What the exercise asks
Find the word "robin" in the listing below, then return every line it appears in.

=-=-=-=-=

**src/rtl/ram_arbiter_pkg.sv**
```systemverilog
`default_nettype none
// ============================================================================
//  Module      : ram_arbiter_pkg
//  Description : Shared funct codes, arbiter state encoding and the
//                funct -> access size / direction decoder.
//  Revision    : 1.0 - initial release
// ============================================================================
package ram_arbiter_pkg;

  localparam int FUNC_CODE_W = 10;

  // Low four bits of a funct code carry the opcode class.
  localparam logic [3:0] OPC_LOAD  = 4'b0001;
  localparam logic [3:0] OPC_STORE = 4'b0010;

  // {funct7[2:0], funct3, opcode-class}
  localparam logic [FUNC_CODE_W-1:0] FUNC_SB  = {3'b000, 3'b000, OPC_STORE};
  localparam logic [FUNC_CODE_W-1:0] FUNC_SH  = {3'b000, 3'b001, OPC_STORE};
  localparam logic [FUNC_CODE_W-1:0] FUNC_SW  = {3'b000, 3'b010, OPC_STORE};
  localparam logic [FUNC_CODE_W-1:0] FUNC_LB  = {3'b000, 3'b000, OPC_LOAD};
  localparam logic [FUNC_CODE_W-1:0] FUNC_LH  = {3'b000, 3'b001, OPC_LOAD};
  localparam logic [FUNC_CODE_W-1:0] FUNC_LW  = {3'b000, 3'b010, OPC_LOAD};
  localparam logic [FUNC_CODE_W-1:0] FUNC_LBU = {3'b000, 3'b100, OPC_LOAD};
  localparam logic [FUNC_CODE_W-1:0] FUNC_LHU = {3'b000, 3'b101, OPC_LOAD};

  typedef enum logic [1:0] {
    ARB_IDLE   = 2'd0,
    ARB_ACCESS = 2'd1,
    ARB_DONE   = 2'd2
  } arb_state_t;

  // size is 1, 2 or 4 bytes; 0 marks an unknown funct code.
  typedef struct packed {
    logic [2:0] size;
    logic       store;
  } acc_info_t;

  function automatic acc_info_t func_decode(input logic [FUNC_CODE_W-1:0] funct);
    acc_info_t info;
    info.size  = 3'd0;
    info.store = 1'b0;
    case (funct)
      FUNC_SB:  begin info.size = 3'd1; info.store = 1'b1; end
      FUNC_SH:  begin info.size = 3'd2; info.store = 1'b1; end
      FUNC_SW:  begin info.size = 3'd4; info.store = 1'b1; end
      FUNC_LB:  info.size = 3'd1;
      FUNC_LBU: info.size = 3'd1;
      FUNC_LH:  info.size = 3'd2;
      FUNC_LHU: info.size = 3'd2;
      FUNC_LW:  info.size = 3'd4;
      default:  info.size = 3'd0;
    endcase
    return info;
  endfunction

endpackage
`default_nettype wire

```
**src/rtl/ram_arbiter_req_check.sv**
```systemverilog
`default_nettype none
// ============================================================================
//  Module      : ram_req_check
//  Description : Combinational legality check of one RAM access: funct code,
//                direction, alignment and bounds. Returns bad flag and size.
//  Revision    : 1.0 - initial release
// ============================================================================
module ram_req_check
  import ram_arbiter_pkg::*;
#(
  parameter int MEM_BYTES = 1024,
  parameter int FUNCT_W   = 10
) (
  input  logic [FUNCT_W-1:0] funct,
  input  logic               we,
  input  logic [31:0]        addr,
  output logic               bad,
  output logic [2:0]         size
);

  acc_info_t   w_info;
  logic [32:0] w_end;
  logic        w_bad_code;
  logic        w_bad_dir;
  logic        w_bad_align;
  logic        w_bad_range;

  // Decode the funct and evaluate every rejection reason; the end address is
  // formed in 33 bits so an access near 4 GiB cannot wrap back into range.
  always_comb begin
    w_info      = func_decode(funct);
    w_end       = {1'b0, addr} + {30'd0, w_info.size};
    w_bad_code  = (w_info.size == 3'd0);
    w_bad_dir   = (w_info.store != we);
    w_bad_align = ((w_info.size == 3'd2) &  addr[0]) |
                  ((w_info.size == 3'd4) & (addr[1:0] != 2'b00));
    w_bad_range = (w_end > 33'(MEM_BYTES));
    bad         = w_bad_code | w_bad_dir | w_bad_align | w_bad_range;
    size        = w_info.size;
  end

endmodule
`default_nettype wire

```
**src/rtl/ram_arbiter.sv**
```systemverilog
`default_nettype none
// ============================================================================
//  Module      : ram_arbiter
//  Description : Two-master round-robin arbiter and 3-cycle access sequencer
//                (IDLE -> ACCESS -> DONE) for the 1 KiB data RAM.
//  Revision    : 1.0 - initial release
// ============================================================================
module ram_arbiter
  import ram_arbiter_pkg::*;
#(
  parameter int MEM_BYTES = 1024,
  parameter int FUNCT_W   = 10
) (
  input  logic               clk_i,
  input  logic               rst_i,
  input  logic               m0_req_i,
  input  logic               m1_req_i,
  input  logic               m0_we_i,
  input  logic               m1_we_i,
  input  logic [FUNCT_W-1:0] m0_funct_i,
  input  logic [FUNCT_W-1:0] m1_funct_i,
  input  logic [31:0]        m0_addr_i,
  input  logic [31:0]        m1_addr_i,
  input  logic [31:0]        m0_wdata_i,
  input  logic [31:0]        m1_wdata_i,
  output logic               m0_gnt_o,
  output logic               m1_gnt_o,
  output logic               m0_done_o,
  output logic               m1_done_o,
  output logic [31:0]        rdata_o,
  output logic               err_o,
  output logic               ram_r_en_o,
  output logic               ram_w_en_o,
  output logic [FUNCT_W-1:0] ram_funct_o,
  output logic [31:0]        ram_addr_o,
  output logic [31:0]        ram_wdata_o,
  input  logic [31:0]        ram_rdata_i
);

  arb_state_t         r_state;
  arb_state_t         w_next;

  logic               r_last;
  logic               r_id;
  logic               r_we;
  logic               r_bad;
  logic [2:0]         r_size;
  logic [FUNCT_W-1:0] r_funct;
  logic [31:0]        r_addr;
  logic [31:0]        r_wdata;
  logic [31:0]        r_rdata;

  logic               w_any;
  logic               w_win;
  logic               w_take;
  logic               w_sel_we;
  logic [FUNCT_W-1:0] w_sel_funct;
  logic [31:0]        w_sel_addr;
  logic [31:0]        w_sel_wdata;
  logic               w_chk_bad;
  logic [2:0]         w_chk_size;
  logic [31:0]        w_wmask;

  // Pick the winner (round-robin on a tie) and mux its request fields.
  always_comb begin
    w_any = m0_req_i | m1_req_i;
    if (m0_req_i & m1_req_i) begin
      w_win = ~r_last;
    end else begin
      w_win = m1_req_i;
    end
    w_take      = (r_state == ARB_IDLE) & w_any & ~rst_i;
    w_sel_we    = w_win ? m1_we_i    : m0_we_i;
    w_sel_funct = w_win ? m1_funct_i : m0_funct_i;
    w_sel_addr  = w_win ? m1_addr_i  : m0_addr_i;
    w_sel_wdata = w_win ? m1_wdata_i : m0_wdata_i;
  end

  ram_req_check #(
    .MEM_BYTES (MEM_BYTES),
    .FUNCT_W   (FUNCT_W)
  ) u_check (
    .funct (w_sel_funct),
    .we    (w_sel_we),
    .addr  (w_sel_addr),
    .bad   (w_chk_bad),
    .size  (w_chk_size)
  );

  // State register; reset returns to IDLE from any state.
  always_ff @(posedge clk_i) begin
    if (rst_i) begin
      r_state <= ARB_IDLE;
    end else begin
      r_state <= w_next;
    end
  end

  // Keep only the bytes the access actually stores.
  always_comb begin
    case (r_size)
      3'd1:    w_wmask = 32'h0000_00FF;
      3'd2:    w_wmask = 32'h0000_FFFF;
      default: w_wmask = 32'hFFFF_FFFF;
    endcase
  end

  // Next-state and output decode. Enables are also gated by rst_i so that a
  // reset edge which ends ACCESS cannot commit the aborted store.
  always_comb begin
    w_next      = r_state;
    m0_gnt_o    = 1'b0;
    m1_gnt_o    = 1'b0;
    m0_done_o   = 1'b0;
    m1_done_o   = 1'b0;
    err_o       = 1'b0;
    ram_r_en_o  = 1'b0;
    ram_w_en_o  = 1'b0;
    ram_funct_o = '0;
    ram_addr_o  = 32'd0;
    ram_wdata_o = 32'd0;
    case (r_state)
      ARB_IDLE: begin
        m0_gnt_o = w_take & ~w_win;
        m1_gnt_o = w_take &  w_win;
        if (w_take) begin
          w_next = ARB_ACCESS;
        end
      end
      ARB_ACCESS: begin
        w_next = ARB_DONE;
        if (!r_bad) begin
          ram_r_en_o  = ~r_we & ~rst_i;
          ram_w_en_o  =  r_we & ~rst_i;
          ram_funct_o = r_funct;
          ram_addr_o  = r_addr;
          ram_wdata_o = r_wdata & w_wmask;
        end
      end
      ARB_DONE: begin
        w_next    = ARB_IDLE;
        m0_done_o = ~r_id;
        m1_done_o =  r_id;
        err_o     = r_bad;
      end
      default: begin
        w_next = ARB_IDLE;
      end
    endcase
  end

  // Latch the winning request, capture load data, and advance the RR pointer.
  always_ff @(posedge clk_i) begin
    if (rst_i) begin
      r_last  <= 1'b1;
      r_id    <= 1'b0;
      r_we    <= 1'b0;
      r_bad   <= 1'b0;
      r_size  <= 3'd0;
      r_funct <= '0;
      r_addr  <= 32'd0;
      r_wdata <= 32'd0;
      r_rdata <= 32'd0;
    end else begin
      if (w_take) begin
        r_id    <= w_win;
        r_we    <= w_sel_we;
        r_bad   <= w_chk_bad;
        r_size  <= w_chk_size;
        r_funct <= w_sel_funct;
        r_addr  <= w_sel_addr;
        r_wdata <= w_sel_wdata;
      end
      if (r_state == ARB_ACCESS) begin
        r_rdata <= (!r_bad && !r_we) ? ram_rdata_i : 32'd0;
      end
      if (r_state == ARB_DONE) begin
        r_last <= r_id;
      end
    end
  end

  assign rdata_o = r_rdata;

endmodule
`default_nettype wire

```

=-=-=-=-=

Output
//  Description : Two-master round-robin arbiter and 3-cycle access sequencer
  // Pick the winner (round-robin on a tie) and mux its request fields.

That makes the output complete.